→ Work instructions:
Print the data exactly as it is given, please.

Stored data:
____________

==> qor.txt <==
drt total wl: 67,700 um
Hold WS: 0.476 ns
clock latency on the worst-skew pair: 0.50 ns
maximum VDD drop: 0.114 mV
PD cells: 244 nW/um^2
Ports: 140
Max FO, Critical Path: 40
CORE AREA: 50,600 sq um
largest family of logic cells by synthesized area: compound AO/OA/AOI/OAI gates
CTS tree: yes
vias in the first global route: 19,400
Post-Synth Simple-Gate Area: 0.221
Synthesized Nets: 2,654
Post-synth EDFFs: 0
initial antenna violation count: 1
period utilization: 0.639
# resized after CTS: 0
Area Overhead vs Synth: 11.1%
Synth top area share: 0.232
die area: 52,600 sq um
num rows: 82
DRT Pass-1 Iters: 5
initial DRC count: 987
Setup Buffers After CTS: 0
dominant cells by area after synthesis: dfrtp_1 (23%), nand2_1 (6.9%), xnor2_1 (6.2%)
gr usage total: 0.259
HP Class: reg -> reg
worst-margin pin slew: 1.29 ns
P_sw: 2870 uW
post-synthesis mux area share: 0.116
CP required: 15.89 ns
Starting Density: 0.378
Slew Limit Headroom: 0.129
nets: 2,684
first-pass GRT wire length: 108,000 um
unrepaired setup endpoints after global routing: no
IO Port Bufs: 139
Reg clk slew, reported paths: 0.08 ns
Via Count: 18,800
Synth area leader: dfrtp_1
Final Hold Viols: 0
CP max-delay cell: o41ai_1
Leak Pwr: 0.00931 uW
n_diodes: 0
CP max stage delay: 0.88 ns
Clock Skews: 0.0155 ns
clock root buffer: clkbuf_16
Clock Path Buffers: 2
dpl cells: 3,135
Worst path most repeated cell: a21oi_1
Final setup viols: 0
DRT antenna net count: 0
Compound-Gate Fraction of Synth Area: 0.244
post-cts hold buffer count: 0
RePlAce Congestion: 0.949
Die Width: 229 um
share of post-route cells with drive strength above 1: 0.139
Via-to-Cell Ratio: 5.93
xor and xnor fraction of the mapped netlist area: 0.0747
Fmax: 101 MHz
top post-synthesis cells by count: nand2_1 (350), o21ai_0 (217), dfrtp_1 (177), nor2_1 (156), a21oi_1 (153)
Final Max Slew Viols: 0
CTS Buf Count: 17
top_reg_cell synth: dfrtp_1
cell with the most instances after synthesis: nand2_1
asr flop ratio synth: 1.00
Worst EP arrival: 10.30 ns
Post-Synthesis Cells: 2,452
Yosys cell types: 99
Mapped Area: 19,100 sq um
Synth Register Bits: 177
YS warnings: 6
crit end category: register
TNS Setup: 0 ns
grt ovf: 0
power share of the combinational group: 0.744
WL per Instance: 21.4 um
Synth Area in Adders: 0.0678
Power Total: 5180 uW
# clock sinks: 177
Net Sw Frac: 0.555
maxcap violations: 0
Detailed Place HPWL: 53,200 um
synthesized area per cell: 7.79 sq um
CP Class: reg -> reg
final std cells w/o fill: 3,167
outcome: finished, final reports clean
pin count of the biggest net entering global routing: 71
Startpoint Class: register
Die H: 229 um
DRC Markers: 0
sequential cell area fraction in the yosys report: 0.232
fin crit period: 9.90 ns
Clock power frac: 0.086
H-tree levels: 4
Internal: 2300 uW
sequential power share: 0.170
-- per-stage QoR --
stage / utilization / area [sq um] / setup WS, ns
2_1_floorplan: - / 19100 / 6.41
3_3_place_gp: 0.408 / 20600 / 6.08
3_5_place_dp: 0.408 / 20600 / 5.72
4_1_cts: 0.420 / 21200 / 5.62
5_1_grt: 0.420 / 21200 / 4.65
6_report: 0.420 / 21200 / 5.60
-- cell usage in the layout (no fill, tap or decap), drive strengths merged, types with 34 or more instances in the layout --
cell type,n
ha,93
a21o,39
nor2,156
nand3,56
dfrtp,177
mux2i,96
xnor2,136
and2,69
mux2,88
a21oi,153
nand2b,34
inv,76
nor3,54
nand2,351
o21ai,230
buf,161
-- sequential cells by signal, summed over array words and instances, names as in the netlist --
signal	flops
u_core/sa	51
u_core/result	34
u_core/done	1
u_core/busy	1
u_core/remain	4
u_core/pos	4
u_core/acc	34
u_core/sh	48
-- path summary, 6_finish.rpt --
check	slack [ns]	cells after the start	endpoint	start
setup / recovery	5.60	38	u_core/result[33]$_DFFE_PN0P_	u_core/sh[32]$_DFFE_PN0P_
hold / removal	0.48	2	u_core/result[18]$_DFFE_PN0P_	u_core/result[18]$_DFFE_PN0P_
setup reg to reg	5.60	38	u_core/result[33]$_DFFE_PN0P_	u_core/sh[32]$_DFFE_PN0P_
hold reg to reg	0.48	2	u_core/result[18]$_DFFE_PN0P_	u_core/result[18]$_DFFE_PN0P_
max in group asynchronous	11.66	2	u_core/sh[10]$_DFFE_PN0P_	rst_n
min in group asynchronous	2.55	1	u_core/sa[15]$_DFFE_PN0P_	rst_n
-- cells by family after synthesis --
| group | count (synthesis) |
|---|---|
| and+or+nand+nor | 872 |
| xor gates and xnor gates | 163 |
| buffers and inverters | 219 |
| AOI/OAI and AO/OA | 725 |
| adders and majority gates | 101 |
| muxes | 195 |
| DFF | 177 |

____________

→ Finished exercise:
==> qor.txt <==
drt total wl: 67,700 um
Hold WS: 0.476 ns
clock latency on the worst-skew pair: 0.50 ns
maximum VDD drop: 0.114 mV
PD cells: 244 nW/um^2
Ports: 140
Max FO, Critical Path: 40
CORE AREA: 50,600 sq um
largest family of logic cells by synthesized area: compound AO/OA/AOI/OAI gates
CTS tree: yes
vias in the first global route: 19,400
Post-Synth Simple-Gate Area: 0.221
Synthesized Nets: 2,654
Post-synth EDFFs: 0
initial antenna violation count: 1
period utilization: 0.639
# resized after CTS: 0
Area Overhead vs Synth: 11.1%
Synth top area share: 0.232
die area: 52,600 sq um
num rows: 82
DRT Pass-1 Iters: 5
initial DRC count: 987
Setup Buffers After CTS: 0
dominant cells by area after synthesis: dfrtp_1 (23%), nand2_1 (6.9%), xnor2_1 (6.2%)
gr usage total: 0.259
HP Class: reg -> reg
worst-margin pin slew: 1.29 ns
P_sw: 2870 uW
post-synthesis mux area share: 0.116
CP required: 15.89 ns
Starting Density: 0.378
Slew Limit Headroom: 0.129
nets: 2,684
first-pass GRT wire length: 108,000 um
unrepaired setup endpoints after global routing: no
IO Port Bufs: 139
Reg clk slew, reported paths: 0.08 ns
Via Count: 18,800
Synth area leader: dfrtp_1
Final Hold Viols: 0
CP max-delay cell: o41ai_1
Leak Pwr: 0.00931 uW
n_diodes: 0
CP max stage delay: 0.88 ns
Clock Skews: 0.0155 ns
clock root buffer: clkbuf_16
Clock Path Buffers: 2
dpl cells: 3,135
Worst path most repeated cell: a21oi_1
Final setup viols: 0
DRT antenna net count: 0
Compound-Gate Fraction of Synth Area: 0.244
post-cts hold buffer count: 0
RePlAce Congestion: 0.949
Die Width: 229 um
share of post-route cells with drive strength above 1: 0.139
Via-to-Cell Ratio: 5.93
xor and xnor fraction of the mapped netlist area: 0.0747
Fmax: 101 MHz
top post-synthesis cells by count: nand2_1 (350), o21ai_0 (217), dfrtp_1 (177), nor2_1 (156), a21oi_1 (153)
Final Max Slew Viols: 0
CTS Buf Count: 17
top_reg_cell synth: dfrtp_1
cell with the most instances after synthesis: nand2_1
asr flop ratio synth: 1.00
Worst EP arrival: 10.30 ns
Post-Synthesis Cells: 2,452
Yosys cell types: 99
Mapped Area: 19,100 sq um
Synth Register Bits: 177
YS warnings: 6
crit end category: register
TNS Setup: 0 ns
grt ovf: 0
power share of the combinational group: 0.744
WL per Instance: 21.4 um
Synth Area in Adders: 0.0678
Power Total: 5180 uW
# clock sinks: 177
Net Sw Frac: 0.555
maxcap violations: 0
Detailed Place HPWL: 53,200 um
synthesized area per cell: 7.79 sq um
CP Class: reg -> reg
final std cells w/o fill: 3,167
outcome: finished, final reports clean
pin count of the biggest net entering global routing: 71
Startpoint Class: register
Die H: 229 um
DRC Markers: 0
sequential cell area fraction in the yosys report: 0.232
fin crit period: 9.90 ns
Clock power frac: 0.086
H-tree levels: 4
Internal: 2300 uW
sequential power share: 0.170
-- per-stage QoR --
stage / utilization / area [sq um] / setup WS, ns
2_1_floorplan: - / 19100 / 6.41
3_3_place_gp: 0.408 / 20600 / 6.08
3_5_place_dp: 0.408 / 20600 / 5.72
4_1_cts: 0.420 / 21200 / 5.62
5_1_grt: 0.420 / 21200 / 4.65
6_report: 0.420 / 21200 / 5.60
-- cell usage in the layout (no fill, tap or decap), drive strengths merged, types with 34 or more instances in the layout --
cell type,n
ha,93
a21o,39
nor2,156
nand3,56
dfrtp,177
mux2i,96
xnor2,136
and2,69
mux2,88
a21oi,153
nand2b,34
inv,76
nor3,54
nand2,351
o21ai,230
buf,161
-- sequential cells by signal, summed over array words and instances, names as in the netlist --
signal	flops
u_core/sa	51
u_core/result	34
u_core/done	1
u_core/busy	1
u_core/remain	4
u_core/pos	4
u_core/acc	34
u_core/sh	48
-- path summary, 6_finish.rpt --
check	slack [ns]	cells after the start	endpoint	start
setup / recovery	5.60	38	u_core/result[33]$_DFFE_PN0P_	u_core/sh[32]$_DFFE_PN0P_
hold / removal	0.48	2	u_core/result[18]$_DFFE_PN0P_	u_core/result[18]$_DFFE_PN0P_
setup reg to reg	5.60	38	u_core/result[33]$_DFFE_PN0P_	u_core/sh[32]$_DFFE_PN0P_
hold reg to reg	0.48	2	u_core/result[18]$_DFFE_PN0P_	u_core/result[18]$_DFFE_PN0P_
max in group asynchronous	11.66	2	u_core/sh[10]$_DFFE_PN0P_	rst_n
min in group asynchronous	2.55	1	u_core/sa[15]$_DFFE_PN0P_	rst_n
-- cells by family after synthesis --
| group | count (synthesis) |
|---|---|
| and+or+nand+nor | 872 |
| xor gates and xnor gates | 163 |
| buffers and inverters | 219 |
| AOI/OAI and AO/OA | 725 |
| adders and majority gates | 101 |
| muxes | 195 |
| DFF | 177 |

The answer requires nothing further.